(Collection entries)
****************************************

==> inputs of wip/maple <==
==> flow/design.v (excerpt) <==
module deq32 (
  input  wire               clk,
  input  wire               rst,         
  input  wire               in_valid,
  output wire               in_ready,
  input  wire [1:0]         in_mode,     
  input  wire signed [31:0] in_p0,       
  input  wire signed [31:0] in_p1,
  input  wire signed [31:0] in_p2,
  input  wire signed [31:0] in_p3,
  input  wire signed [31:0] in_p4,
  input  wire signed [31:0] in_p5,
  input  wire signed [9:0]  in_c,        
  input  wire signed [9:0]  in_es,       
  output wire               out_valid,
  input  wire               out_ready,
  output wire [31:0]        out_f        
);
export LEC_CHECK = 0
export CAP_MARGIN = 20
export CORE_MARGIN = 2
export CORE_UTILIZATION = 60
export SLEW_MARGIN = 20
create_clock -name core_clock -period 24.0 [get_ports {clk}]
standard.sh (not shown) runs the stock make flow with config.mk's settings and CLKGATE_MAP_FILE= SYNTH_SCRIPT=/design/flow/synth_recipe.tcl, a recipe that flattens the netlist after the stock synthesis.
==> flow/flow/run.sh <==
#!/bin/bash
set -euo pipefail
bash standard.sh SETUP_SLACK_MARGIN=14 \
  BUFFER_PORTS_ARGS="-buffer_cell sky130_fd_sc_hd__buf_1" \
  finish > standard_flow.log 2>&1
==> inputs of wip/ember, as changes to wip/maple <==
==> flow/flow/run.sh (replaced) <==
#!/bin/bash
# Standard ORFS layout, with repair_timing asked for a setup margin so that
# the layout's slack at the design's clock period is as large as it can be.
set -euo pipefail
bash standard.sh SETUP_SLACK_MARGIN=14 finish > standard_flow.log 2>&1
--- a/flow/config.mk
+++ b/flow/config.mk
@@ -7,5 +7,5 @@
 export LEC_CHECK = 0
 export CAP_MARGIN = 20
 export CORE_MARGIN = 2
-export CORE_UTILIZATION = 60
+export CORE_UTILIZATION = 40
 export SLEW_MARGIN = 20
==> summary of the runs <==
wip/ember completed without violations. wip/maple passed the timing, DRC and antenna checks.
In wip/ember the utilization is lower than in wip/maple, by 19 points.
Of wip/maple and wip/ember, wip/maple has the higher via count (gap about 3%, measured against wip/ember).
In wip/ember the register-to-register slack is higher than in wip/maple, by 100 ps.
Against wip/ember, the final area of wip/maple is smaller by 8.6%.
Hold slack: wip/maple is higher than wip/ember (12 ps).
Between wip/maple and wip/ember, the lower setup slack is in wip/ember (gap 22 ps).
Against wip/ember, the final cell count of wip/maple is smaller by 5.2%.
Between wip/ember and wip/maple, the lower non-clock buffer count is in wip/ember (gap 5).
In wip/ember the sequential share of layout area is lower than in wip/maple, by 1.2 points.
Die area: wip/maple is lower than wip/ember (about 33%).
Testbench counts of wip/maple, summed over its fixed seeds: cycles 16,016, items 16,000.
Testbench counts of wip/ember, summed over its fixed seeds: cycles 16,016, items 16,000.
Context: an optimization exercise on an open-source flow, tuned for small area. The choices shown serve that exercise and are no tape-out recipe.
Only simulation tests tie the RTL to the original design; equivalence was not proved.
Power figures rest on the tool's default switching activity, not on a simulated workload.

==> run a <==
==> flow/design.v (excerpt) <==
module flt_chain (
    input  wire         clk,
    input  wire         rst,
    input  wire         in_valid,
    input  wire         in_restart,    
    input  wire         in_apply,      
    input  wire         in_g,
    input  wire [19:0]  in_value,
    input  wire [1:0]   cfg_rank,
    input  wire [2:0]   cfg_k,
    input  wire [1:0]   cfg_form,
    input  wire [4:0]   cfg_ntap,
    input  wire [4:0]   cfg_ref,
    input  wire [2:0]   cfg_dec,
    input  wire [287:0] cfg_coef,      
    input  wire [1:0]   cfg_dir,
    input  wire [19:0]  cfg_level,
    input  wire [18:0]  cfg_hyst,
    output reg          out_valid,
    output reg          out_g,
    output reg  [19:0]  out_value,
    output reg          out_blank,
    output reg          ev_valid,
    output reg          ev_falling,
    output reg  [31:0]  event_count,
    output reg  [31:0]  clip_count,
    output reg          sticky_clip,
    output reg          sticky_badset
);
Settings: LEC_CHECK=0, ABC_AREA=1, CAP_MARGIN=15, CORE_MARGIN=2, CORE_UTILIZATION=45, CTS_BUF_LIST=sky130_fd_sc_hd__clkbuf_4 sky130_fd_sc_hd__clkbuf_8, SLEW_MARGIN=15; clock period 25.0 ns.
standard.sh (not shown) runs the stock make flow with config.mk's settings and CLKGATE_MAP_FILE= SYNTH_SCRIPT=/design/flow/synth_recipe.tcl, a recipe that flattens the netlist after the stock synthesis.
==> flow/flow/run.sh <==
#!/bin/bash
# The standard layout (standard.sh), with two changes:
#  - synthesis is synth_recipe.tcl run through flow/synth_wrap.tcl, which only
#    swaps the ABC mapping script for flow/abc_area2.script;
#  - the port buffers that global placement adds use the smallest buffer
#    cell instead of the cell buffer_ports picks by itself.
# make's full output goes to flow_make.log here; ORFS keeps each step's log
# under orfs/logs/.
set -euo pipefail
export FLOW_WORK="$PWD"
export BUFFER_PORTS_ARGS="-buffer_cell sky130_fd_sc_hd__buf_1"
sed "s#SYNTH_SCRIPT=[^ ]*#SYNTH_SCRIPT=$PWD/flow/synth_wrap.tcl#" standard.sh > my_standard.sh
grep -q "SYNTH_SCRIPT=$PWD/flow/synth_wrap.tcl" my_standard.sh
bash my_standard.sh finish > flow_make.log 2>&1
==> flow/flow/abc_area2.script <==
strash
dc2
dch -f
amap
strash
dch -f
amap
topo
stime -c
buffer -c
upsize -c
dnsize -c
==> flow/flow/synth_wrap.tcl <==
# The standard synthesis (synth_recipe.tcl) with one change: the ABC
# technology mapping runs flow/abc_area2.script, an area-oriented script
# (two rounds of dc2/dch/amap, then buffering and sizing), in place of the
# script ORFS picks.  Registers are mapped before ABC runs and are the same.
proc abc {args} {
  set i [lsearch $args -script]
  if {$i >= 0} {
    set args [lreplace $args $i [expr {$i + 1}] -script $::env(FLOW_WORK)/flow/abc_area2.script]
  }
  yosys abc {*}$args
}
source $::env(FLOW_WORK)/synth_recipe.tcl
==> inputs of run b, as changes to run a <==
--- a/flow/design.v
+++ b/flow/design.v
@@ -439,20 +439,22 @@
                     blk_sum <= sum_all;
                     blk_sat <= sat_all;
                     blk_g   <= g_all;
                 end
             end
         end
     end
     always @(posedge clk) begin
-        out_g      <= g_all;
-        out_value  <= d_val;
-        out_blank  <= !judge;
-        ev_falling <= ev_fall;
+        if (fin && q_enter && blk_end) begin
+            out_g      <= g_all;
+            out_value  <= d_val;
+            out_blank  <= !judge;
+            ev_falling <= ev_fall;
+        end
     end
     always @(posedge clk) begin
         if (rst) begin
             out_valid   <= 1'b0;
             ev_valid    <= 1'b0;
             event_count <= 32'd0;
             clip_count  <= 32'd0;
             sticky_clip <= 1'b0;
==> flow/run.sh (new file) <==
#!/bin/bash
# synth_recipe.tcl (not shown) runs the flow's synth.tcl, then flattens the netlist and writes it again
# the make line also repeats each setting of config.mk as NAME=value (left out here)
make -C /OpenROAD-flow-scripts/flow DESIGN_CONFIG=/design/flow/config.mk WORK_HOME=/design/flow/orfs CLKGATE_MAP_FILE= SYNTH_SCRIPT=/design/flow/synth_recipe.tcl finish
CORE_UTILIZATION = 50   (was 45)
removed: flow/flow/run.sh
removed: flow/flow/abc_area2.script
removed: flow/flow/synth_wrap.tcl
removed: flow/standard.sh
==> run summary <==
Run status: run b complete, no violations; run a complete, no violations
Critical Path Start: run b vd[1]$_SDFFCE_PN0P_; run a vd[4]$_SDFFCE_PN0P_
Largest clock skew in the final design: run b 88.3 ps; run a 83.4 ps
Vias post-DR: run b 83,100; run a 82,600
Post-layout worst setup margin: run b 706 ps; run a 551 ps
Wire length on met3: run b 61,200 microns; run a 53,100 microns
Area of the multi-input gates: run b 52,700 sq um; run a 52,700 sq um
Cell with the most instances after synthesis: run b sky130_fd_sc_hd__nand2_1; run a sky130_fd_sc_hd__o22ai_1
Sink of the worst hold path: run b q_level[16]$_DFF_P_; run a q_level[0]$_DFF_P_
Count of antenna diodes in the layout: run b 35; run a 11
Overall routed net length: run b 438,000 microns; run a 408,000 microns
Fraction of the cycle the final worst path needs: run b 97.2%; run a 97.8%
Number of ordinary and repair buffers in the finished layout: run b 837; run a 841
Combinational group share of total power: run b 46.0%; run a 42.0%
GR Layer Usage met3: run b 18.6%; run a 12.4%
Effective utilization at floorplan: run b 50.3%; run a 45.2%
Well tap count: run b 2,480; run a 2,672
Final Non-Filler Cells: run b 12,900; run a 12,600
Core utilization of the finished layout: run b 57.7%; run a 50.7%

==> afterwards: timing with drivers on the ports <==
The results above use ideal ports. As a check the final layouts listed here were re-extracted and re-timed, cells and wires unchanged.
Step 1, drivers: a clkbuf_16 drives clk and a buf_2 each remaining input, both assumed.
Step 2, shift: input delay + t, output delay - t, t = (earliest + latest rising clock arrival at the registers) / 2. This alone moves slack from input paths to output paths.
Three values: ideal, step 1, step 2; two values: the first two.
run | t (ns) | setup slack, ns | slew at the worst register clock pin (ns) | worst data-port slew with drivers (ns) | pins driven straight from the clock port
run a | 1.069 | 0.551 / 0.551 / 0.551 | 0.09 / 0.09 | 0.13 | 1
run b | 1.131 | 0.706 / 0.706 / 0.706 | 0.09 / 0.09 | 0.17 | 1
After both steps every run listed still meets setup and hold.
What follows belongs to an exercise in optimizing a design on an open flow for small area, a short achievable clock period and few clock cycles per item; a production flow would make more cautious choices. At most, simulation tests tie the RTL to the original design; equivalence was not proved.

== the previous run ==
// cph_aes
module cph_aes (
    input  wire         clk,
    input  wire         rst,          
    input  wire         in_valid,
    output wire         in_ready,
    input  wire [255:0] in_key,       
    input  wire [127:0] in_block,     
    output reg          out_valid,
    output wire [127:0] out_block     
);
Size: roughly 5300 cells after synthesis, ~1100 flip-flops, roughly 520 I/O pins.
export LEC_CHECK = 0
export CAP_MARGIN = 20
export CORE_MARGIN = 2
export CORE_UTILIZATION = 45
export GPL_ROUTABILITY_DRIVEN = 0
export PLACE_DENSITY = 0.6
export SETUP_SLACK_MARGIN = 4.7
export SLEW_MARGIN = 20
export SYNTH_HIERARCHICAL = 1
export SYNTH_MINIMUM_KEEP_SIZE = 0
create_clock -name core_clock -period 8.0 [get_ports {clk}]
standard.sh (not shown) runs the stock make flow with config.mk's settings and CLKGATE_MAP_FILE= SYNTH_SCRIPT=/design/flow/synth_recipe.tcl, a recipe that flattens the netlist after the stock synthesis.
==> flow/flow/run.sh <==
#!/bin/bash
# The standard layout, except that the port buffers are plain
# sky130_fd_sc_hd__buf_1 cells rather than the delay cells buffer_ports picks.
set -euo pipefail
bash standard.sh "BUFFER_PORTS_ARGS=-buffer_cell sky130_fd_sc_hd__buf_1" finish > standard_flow.log 2>&1
Testbench counts of the previous run, summed over its fixed seeds: cycles 45,408, items 3,238.
--- input diff the previous run..the current run ---
# the previous run
export LEC_CHECK = 0
export CAP_MARGIN = 20
export CORE_MARGIN = 2
export CORE_UTILIZATION = 45
export GPL_ROUTABILITY_DRIVEN = 0
export PLACE_DENSITY = 0.6
export SETUP_SLACK_MARGIN = 4.7
export SLEW_MARGIN = 20
export SYNTH_HIERARCHICAL = 1
export SYNTH_MINIMUM_KEEP_SIZE = 0
create_clock -name core_clock -period 8.0 [get_ports {clk}]
# the current run
export LEC_CHECK = 0
export CAP_MARGIN = 20
export CORE_MARGIN = 2
export CORE_UTILIZATION = 55
export PLACE_DENSITY = 0.65
export SETUP_SLACK_MARGIN = 4.7
export SLEW_MARGIN = 20
export SYNTH_HIERARCHICAL = 1
export SYNTH_MINIMUM_KEEP_SIZE = 0
create_clock -name core_clock -period 8.0 [get_ports {clk}]
--- outcome ---
The current run vs. the previous run: CTS clock-pin slew for the worst setup and hold paths did not really move, met3 wirelength from detailed routing went down, length in cells of the worst reg-to-reg path went down, hold slack went up, global-route usage went up.
Changes observed in the current run relative to the previous run: post-route worst setup slack +0.046 ns; design area went down.
Of the current run and the previous run, it is the current run that has the higher register-to-register slack.

========
## blue
cph_aes, a different RTL version from the one above (not shown whole).
Size in the first run: roughly 390 flip-flops, about 520 I/O pins, about 40000 µm² of cells after synthesis.
## cph_aes
module cph_aes (
    input  wire         clk,
    input  wire         rst,          
    input  wire         in_valid,
    output wire         in_ready,
    input  wire [255:0] in_key,       
    input  wire [127:0] in_block,     
    output reg          out_valid,
    output wire [127:0] out_block     
);
Settings: LEC_CHECK=0, CAP_MARGIN=20, CORE_MARGIN=2, CORE_UTILIZATION=45, PLACE_DENSITY=0.6, SLEW_MARGIN=20, SYNTH_HIERARCHICAL=1, SYNTH_MINIMUM_KEEP_SIZE=0; clock period 8.0 ns.
run.sh (not shown) runs the stock make flow with config.mk's settings and CLKGATE_MAP_FILE= SYNTH_SCRIPT=/design/flow/synth_recipe.tcl, a recipe that flattens the netlist after the stock synthesis.
Stock flow here: none of the scripts above is used.
Testbench counts of blue, summed over its fixed seeds: cycles 48,578, items 3,238.
What follows belongs to an exercise in optimizing a design on an open flow for small area; a production flow would make more cautious choices.
Function was checked by simulation only, so behaviour that the tests miss may differ from the original.

lane 4:
==> flow/design.v (excerpt) <==
module hk_filter_chain (
    input  wire        clk,
    input  wire        rst,           
    input  wire        run,           
    input  wire        sync,          
    input  wire [1:0]  cfg_order,     
    input  wire [2:0]  cfg_dec,       
    input  wire [9:0]  cfg_avg_m,     
    input  wire        cfg_lin_en,
    input  wire        mod_bit,
    input  wire        lin_we,
    input  wire [5:0]  lin_addr,
    input  wire [31:0] lin_wdata,
    output wire        word_valid,
    output wire [2:0]  word_seq,
    output wire        word_settling,
    output wire [23:0] word_code,
    output wire [31:0] word_val
);
For scale: about 5,600 cells after synthesis, about 120 I/O pins, roughly 63,000 um^2 of cells after synthesis.
Settings: LEC_CHECK=0, CAP_MARGIN=20, CORE_MARGIN=2, CORE_UTILIZATION=60, CTS_BUF_LIST=sky130_fd_sc_hd__clkbuf_16, CTS_CLUSTER_DIAMETER=120, CTS_CLUSTER_SIZE=24, SLEW_MARGIN=20; clock period 18.0 ns.
run.sh (not shown) runs the stock make flow with config.mk's settings and CLKGATE_MAP_FILE= SYNTH_SCRIPT=/design/flow/synth_recipe.tcl, a recipe that flattens the netlist after the stock synthesis.
--- input diff lane 4..lane 1 ---
--- a/flow/design.v
+++ b/flow/design.v
@@ -285,55 +285,47 @@
                 ring[p*32 +: 32] <= ~((ring[(p+1)*32 +: 32] | {32{wsel[p]}}) &
                                       (lin_wdata | {32{wseln[p]}}));
             else
                 ring[p*32 +: 32] <= ~((ring[(p+1)*32 +: 32] | {32{wsel[p]}}) &
                                       (~lin_wdata | {32{wseln[p]}}));
         end
     end
     wire [4:0]  kk   = Q[23:19];
     wire [6:0]  dp   = {2'b0, kk} - {1'b0, r};
     wire [5:0]  pos  = dp[6] ? (dp[5:0] + 6'd33) : dp[5:0];
     wire        hit  = (st == ST_WAIT) & (pos[1:0] == 2'b00);
     reg  [3:0]  tsel;
-    wire [3:0]  tix  = (st == ST_DC) ? tsel : pos[5:2];
     reg  [31:0] tapv;
     integer t;
     always @(*) begin
         tapv = 32'd0;
         for (t = 0; t < 9; t = t + 1)
-            tapv = tapv | (ring[t*128 +: 32] & {32{tix == t}});
+            tapv = tapv | (ring[t*128 +: 32] &
+                           {32{(st == ST_DC) ? (tsel == t) : (pos[5:2] == t)}});
     end
     reg  [31:0] YL;
     reg  [32:0] Dr;
     reg  [31:0] A;
     reg  [1:0]  lb;
     reg         stk;
     reg  [2:0]  dg;
     wire [32:0] dsub;
     hk_rca #(33) u_ds (.a({tapv[31], tapv}), .b(~{YL[31], YL}), .ci(1'b1), .s(dsub), .co());
     wire [20:0] fe = {1'b0, Q[18:0], 1'b0};
     reg  [2:0]  dnext;
+    integer di;
     always @(*) begin
-        case (cnt)
-            4'd0:    dnext = fe[2:0];
-            4'd1:    dnext = fe[4:2];
-            4'd2:    dnext = fe[6:4];
-            4'd3:    dnext = fe[8:6];
-            4'd4:    dnext = fe[10:8];
-            4'd5:    dnext = fe[12:10];
-            4'd6:    dnext = fe[14:12];
-            4'd7:    dnext = fe[16:14];
-            4'd8:    dnext = fe[18:16];
-            default: dnext = fe[20:18];
-        endcase
+        dnext = 3'd0;
+        for (di = 0; di < 10; di = di + 1)
+            dnext = dnext | (fe[2*di +: 3] & {3{cnt == di}});
     end
     wire        b_one = dg[1] ^ dg[0];
     wire        b_two = (dg[2] ^ dg[1]) & ~(dg[1] ^ dg[0]);
     wire        b_neg = dg[2];
     wire [33:0] b_mag = b_one ? {Dr[32], Dr} : (b_two ? {Dr, 1'b0} : 34'd0);
     wire [33:0] bsum;
     hk_rca #(34) u_bo (.a({A[31], A[31], A}), .b(b_neg ? ~b_mag : b_mag), .ci(b_neg),
                        .s(bsum), .co());
     wire [31:0] q19 = {A[30:0], lb[1]};
     wire        up_l = lb[0] & (stk | lb[1]);
     wire [31:0] ylin;
     hk_rca #(32) u_fin (.a(YL), .b(q19), .ci(up_l), .s(ylin), .co());
Notes after the runs:
- Per the final summary, lane 1 finished and its layout is clean on timing, DRC and antenna.
- Lane 1 vs lane 4: worst setup slack down
- | area after synthesis | lane 1 vs lane 4 | 0.47% lower |
- Critical path buffer and inverter count: lane 1 vs lane 4 up 2
- Lane 4 → lane 1: fraction of area in multi-input gates barely changed; fraction of area in registers level; proportion of synthesized chip area in sequential cells rose by 0.26 points.
- Delta (lane 1 minus lane 4): die footprint dropped 0.46%, cell count climbed 0.43%, post-synthesis area per instance dropped about 1.2%, design area barely changed.

## re-timing with driven ports
Ports are ideal in the flow. The routed layouts listed here were re-timed in OpenROAD. Step 1 (the two cells are an assumption about what drives the block):
set clk [get_ports {clk}]
set_driving_cell -lib_cell sky130_fd_sc_hd__clkbuf_16 $clk
set_driving_cell -lib_cell sky130_fd_sc_hd__buf_2 [delete_from_list [all_inputs] $clk]
Step 2 also shifts input and output timing later by t, the mid clock arrival at the registers, as if the neighbouring blocks saw the same clock. Slacks: ideal ports / drivers / drivers and shift; pairs: ideal ports / drivers.
run	shift t [ns]	setup WS [ns]	worst setup path at the end	latest minus earliest clock arrival (ns)
lane 4	0.756	0.784 / 0.784 / 0.784	register to register	0.048 / 0.049
lane 1	0.776	0.684 / 0.684 / 0.652	input to register	0.062 / 0.062
After both steps every run listed still meets setup and hold. For lane 1, which loses most, drivers alone change the setup slack by 0.000 ns; drivers and shift together by -0.032 ns.
This is an optimization exercise on Yosys and OpenROAD, whose aim is small area, a short achievable clock period and few clock cycles, not a production implementation.
The RTL was checked by simulation tests, not by an equivalence proof against the original design.

$ cat config.mk
export PLATFORM = sky130hd
export DESIGN_NAME = pol_trtcm
export DESIGN_NICKNAME = pol_trtcm
export VERILOG_FILES = /design/flow/design.v
export SDC_FILE = /design/flow/constraint.sdc
export NUM_CORES = 4
export LEC_CHECK = 0
export CAP_MARGIN = 20
export CORE_MARGIN = 2
export CORE_UTILIZATION = 40
export SLEW_MARGIN = 20
$ cat constraint.sdc
create_clock -name core_clock -period 15.0 [get_ports {clk}]
set_input_delay 3.0000 -clock core_clock [delete_from_list [all_inputs] [get_ports {clk}]]
set_output_delay 3.0000 -clock core_clock [all_outputs]
set_load 0.01 [all_outputs]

****************************************

Exercise objective: Please find all lines of the entries that hold the string "Between" and copy them.

Exercise response:
Between wip/maple and wip/ember, the lower setup slack is in wip/ember (gap 22 ps).
Between wip/ember and wip/maple, the lower non-clock buffer count is in wip/ember (gap 5).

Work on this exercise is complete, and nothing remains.